Friday, September 28, 2012

Where It All Began?

The BBC recently reported on an archaeological paper showing butchered ravens and crows in association with Neanderthal remains. Since there isn't any meat to speak of on those kinds of birds, the authors believe that Neanderthals must have used the birds' black feathers as body decoration. The archaeological article itself can be read and/or downloaded here.

Perhaps this kind of feather use is the ultimate mother of all human costuming? I shall keep an eye out for further research along these lines.


  1. Ravens and crows are certainly bigger than quail and game hens, which modern people do eat, so I'm not sure I would dismiss them as food sources.

    OTOH, the article does say that the meatiest areas had fewer butchering-type marks than the wing bones, which does support their hypothesis.

    Hmm. I wonder if Neanderthals had a way of stewing meat. Process birds for the fancy feathers, then gut and either pluck or skin the bodies and throw them in the stewpot, ala the bit in one of the "Little House" books when Ma makes a pie out of the blackbirds and crows that have been stripping the corn in field.

    1. Not having seen the finds, I don't know whether the ravens and crows during the Pleistocene were of the same size range as ravens and crows today. That affects the strength of the authors' evidence also, as does the apparent preference for corvids over larger birds that would have more meat.

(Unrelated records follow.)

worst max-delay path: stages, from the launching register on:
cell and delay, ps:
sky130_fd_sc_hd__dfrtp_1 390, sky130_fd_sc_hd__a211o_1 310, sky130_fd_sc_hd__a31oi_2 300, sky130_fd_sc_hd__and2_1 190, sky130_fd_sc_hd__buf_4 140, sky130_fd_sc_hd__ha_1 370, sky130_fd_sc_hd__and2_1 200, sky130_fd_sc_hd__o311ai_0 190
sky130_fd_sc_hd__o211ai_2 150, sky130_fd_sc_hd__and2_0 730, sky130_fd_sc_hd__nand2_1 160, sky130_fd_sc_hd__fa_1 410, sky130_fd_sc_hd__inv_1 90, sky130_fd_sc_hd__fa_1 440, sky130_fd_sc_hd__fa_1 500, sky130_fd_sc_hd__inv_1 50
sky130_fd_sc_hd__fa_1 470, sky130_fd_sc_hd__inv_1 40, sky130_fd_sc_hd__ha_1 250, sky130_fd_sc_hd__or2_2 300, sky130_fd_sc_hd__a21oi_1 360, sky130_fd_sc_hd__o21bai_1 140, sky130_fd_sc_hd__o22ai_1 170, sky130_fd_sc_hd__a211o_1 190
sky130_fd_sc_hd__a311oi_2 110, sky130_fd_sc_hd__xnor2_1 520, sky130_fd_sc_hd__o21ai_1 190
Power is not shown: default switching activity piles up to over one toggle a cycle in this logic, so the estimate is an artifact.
--- src/rtl/vrt_ctrl.sv ---
module vrt_ctrl import vrt_pkg::*; (
  input  logic clk,
  input  logic rst,
  input  st_t  st,
  output cmd_t cmd
);

  localparam logic [3:0] S_IDLE  = 4'd0;
  localparam logic [3:0] S_START = 4'd1;
  localparam logic [3:0] S_RD    = 4'd2;
  localparam logic [3:0] S_EVAL  = 4'd3;
  localparam logic [3:0] S_SUR   = 4'd4;
  localparam logic [3:0] S_SUW   = 4'd5;
  localparam logic [3:0] S_SDR   = 4'd6;
  localparam logic [3:0] S_SDW   = 4'd7;
  localparam logic [3:0] S_FIN   = 4'd8;

  localparam logic [2:0] M_OVL   = 3'd0;
  localparam logic [2:0] M_GAP   = 3'd1;
  localparam logic [2:0] M_LOOK  = 3'd2;
  localparam logic [2:0] M_EXACT = 3'd3;
  localparam logic [2:0] M_RANGE = 3'd4;

  logic [3:0] state, state_next;
  logic [2:0] mode, mode_next;
  logic       tail;
  logic       found;

  always_ff @(posedge clk) begin
    if (rst) begin
      state <= S_IDLE;
      mode <= M_OVL;
    end else begin
      state <= state_next;
      mode <= mode_next;
    end
  end

  always_comb begin
    cmd = '0;
    state_next = state;
    mode_next = mode;
    tail = 1'b0;
    found = 1'b0;
    case (state)
      S_IDLE: begin
        cmd.idle = 1'b1;
        if (st.in_valid) begin
          cmd.load = 1'b1;
          state_next = S_START;
        end
      end
      S_START: begin
        cmd.idx_clr = 1'b1;
        state_next = S_RD;
        case (st.action)
          ACT_INSERT: begin
            cmd.pos_init = 1'b1;
            mode_next = M_OVL;
            if (st.pre_bad) begin
              cmd.res_wr = 1'b1;
              cmd.res_status = ST_INVALID;
              state_next = S_FIN;
            end else if (st.full) begin
              cmd.res_wr = 1'b1;
              cmd.res_status = ST_FULL;
              state_next = S_FIN;
            end
          end
          ACT_ALLOC: begin
            cmd.cur_win = 1'b1;
            mode_next = M_GAP;
            if (st.pre_bad) begin
              cmd.res_wr = 1'b1;
              cmd.res_status = ST_INVALID;
              state_next = S_FIN;
            end
          end
          ACT_LOOKUP: begin
            mode_next = M_LOOK;
          end
          ACT_REMOVE: begin
            mode_next = M_EXACT;
          end
          ACT_SETPROT: begin
            mode_next = M_EXACT;
            if (st.pre_bad) begin
              cmd.res_wr = 1'b1;
              cmd.res_status = ST_INVALID;
              state_next = S_FIN;
            end
          end
          ACT_RANGE: begin
            cmd.cur_addr = 1'b1;
            mode_next = M_RANGE;
            if (st.cnt_zero) begin
              cmd.res_wr = 1'b1;
              cmd.res_status = ST_OK;
              cmd.res_hit = 1'b1;
              state_next = S_FIN;
            end
          end
          default: begin
            cmd.res_wr = 1'b1;
            cmd.res_status = ST_INVALID;
            state_next = S_FIN;
          end
        endcase
      end
      S_RD: begin
        if (st.idx_at_count) begin
          case (mode)
            M_OVL: begin
              cmd.idx_count = 1'b1;
              state_next = S_SUR;
            end
            M_GAP: begin
              tail = 1'b1;
            end
            M_RANGE: begin
              cmd.res_wr = 1'b1;
              cmd.res_status = ST_OK;
              state_next = S_FIN;
            end
            default: begin
              cmd.res_wr = 1'b1;
              cmd.res_status = ST_NOTFOUND;
              state_next = S_FIN;
            end
          endcase
        end else begin
          cmd.rd = 1'b1;
          cmd.rd_sel = RD_IDX;
          state_next = S_EVAL;
        end
      end
      S_EVAL: begin
        case (mode)
          M_OVL: begin
            if (st.ovl) begin
              cmd.res_wr = 1'b1;
              cmd.res_status = ST_OVERLAP;
              state_next = S_FIN;
            end else begin
              cmd.pos_take = st.base_gt;
              cmd.idx_inc = 1'b1;
              state_next = S_RD;
            end
          end
          M_GAP: begin
            if (st.gap_below) begin
              cmd.idx_inc = 1'b1;
              state_next = S_RD;
            end else if (st.gap_above) begin
              tail = 1'b1;
            end else if (st.gap_fit) begin
              found = 1'b1;
            end else begin
              cmd.cur_gap = 1'b1;
              cmd.idx_inc = 1'b1;
              state_next = S_RD;
            end
          end
          M_LOOK: begin
            if (st.in_region) begin
              cmd.res_wr = 1'b1;
              cmd.res_status = ST_OK;
              cmd.res_hit = 1'b1;
              cmd.res_src = SRC_ENTRY;
              cmd.res_svc = 1'b1;
              state_next = S_FIN;
            end else if (st.base_gt) begin
              cmd.res_wr = 1'b1;
              cmd.res_status = ST_NOTFOUND;
              state_next = S_FIN;
            end else begin
              cmd.idx_inc = 1'b1;
              state_next = S_RD;
            end
          end
          M_EXACT: begin
            if (st.base_eq) begin
              cmd.res_wr = 1'b1;
              cmd.res_status = ST_OK;
              if (st.action == ACT_REMOVE) begin
                cmd.res_src = SRC_ENTRY;
                state_next = S_SDR;
              end else begin
                cmd.res_src = SRC_ENTRY_PROT;
                cmd.wr_prot = 1'b1;
                state_next = S_FIN;
              end
            end else if (st.base_gt) begin
              cmd.res_wr = 1'b1;
              cmd.res_status = ST_NOTFOUND;
              state_next = S_FIN;
            end else begin
              cmd.idx_inc = 1'b1;
              state_next = S_RD;
            end
          end
          default: begin
            if (st.rng_behind) begin
              cmd.idx_inc = 1'b1;
              state_next = S_RD;
            end else if (st.rng_hole || !st.rng_prot_ok) begin
              cmd.res_wr = 1'b1;
              cmd.res_status = ST_OK;
              state_next = S_FIN;
            end else begin
              cmd.cur_rend = 1'b1;
              if (st.rng_done) begin
                cmd.res_wr = 1'b1;
                cmd.res_status = ST_OK;
                cmd.res_hit = 1'b1;
                state_next = S_FIN;
              end else begin
                cmd.idx_inc = 1'b1;
                state_next = S_RD;
              end
            end
          end
        endcase
      end
      S_SUR: begin
        if (st.idx_at_pos) begin
          cmd.wr_new = 1'b1;
          cmd.cnt_inc = 1'b1;
          cmd.res_wr = 1'b1;
          cmd.res_status = ST_OK;
          cmd.res_src = SRC_KEY;
          state_next = S_FIN;
        end else begin
          cmd.rd = 1'b1;
          cmd.rd_sel = RD_PREV;
          state_next = S_SUW;
        end
      end
      S_SUW: begin
        cmd.wr_shift = 1'b1;
        cmd.idx_dec = 1'b1;
        state_next = S_SUR;
      end
      S_SDR: begin
        if (st.idx_last) begin
          cmd.cnt_dec = 1'b1;
          state_next = S_FIN;
        end else begin
          cmd.rd = 1'b1;
          cmd.rd_sel = RD_NEXT;
          state_next = S_SDW;
        end
      end
      S_SDW: begin
        cmd.wr_shift = 1'b1;
        cmd.idx_inc = 1'b1;
        state_next = S_SDR;
      end
      S_FIN: begin
        if (st.out_free) begin
          cmd.publish = 1'b1;
          state_next = S_IDLE;
        end
      end
      default: begin
        state_next = S_IDLE;
      end
    endcase

    if (tail) begin
      if (st.tail_fit) begin
        found = 1'b1;
      end else begin
        cmd.res_wr = 1'b1;
        cmd.res_status = ST_NOSPACE;
        state_next = S_FIN;
      end
    end
    if (found) begin
      cmd.key_cur = 1'b1;
      if (st.full) begin
        cmd.res_wr = 1'b1;
        cmd.res_status = ST_FULL;
        state_next = S_FIN;
      end else begin
        cmd.idx_clr = 1'b1;
        cmd.pos_init = 1'b1;
        mode_next = M_OVL;
        state_next = S_RD;
      end
    end
  end

endmodule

      The authors note that the Neanderthals were "versatile hunter-gatherers ... who even included marine animals in their diet" but doesn't give further specifics. It would be interesting to know if we had information about Neanderthal food preparation techniques, and would be an interesting subject for my other blog. ;-)

  2. There are several reasons for self-decoration. Including camouflage.

  3. There can be many reasons for self-decoration, and the authors don't really speculate on those. The interesting part is that Neanderthals made the leap to the idea that such a use of feathers might help them achieve things they wanted--whether that be camouflage, the favor of the gods, whatever.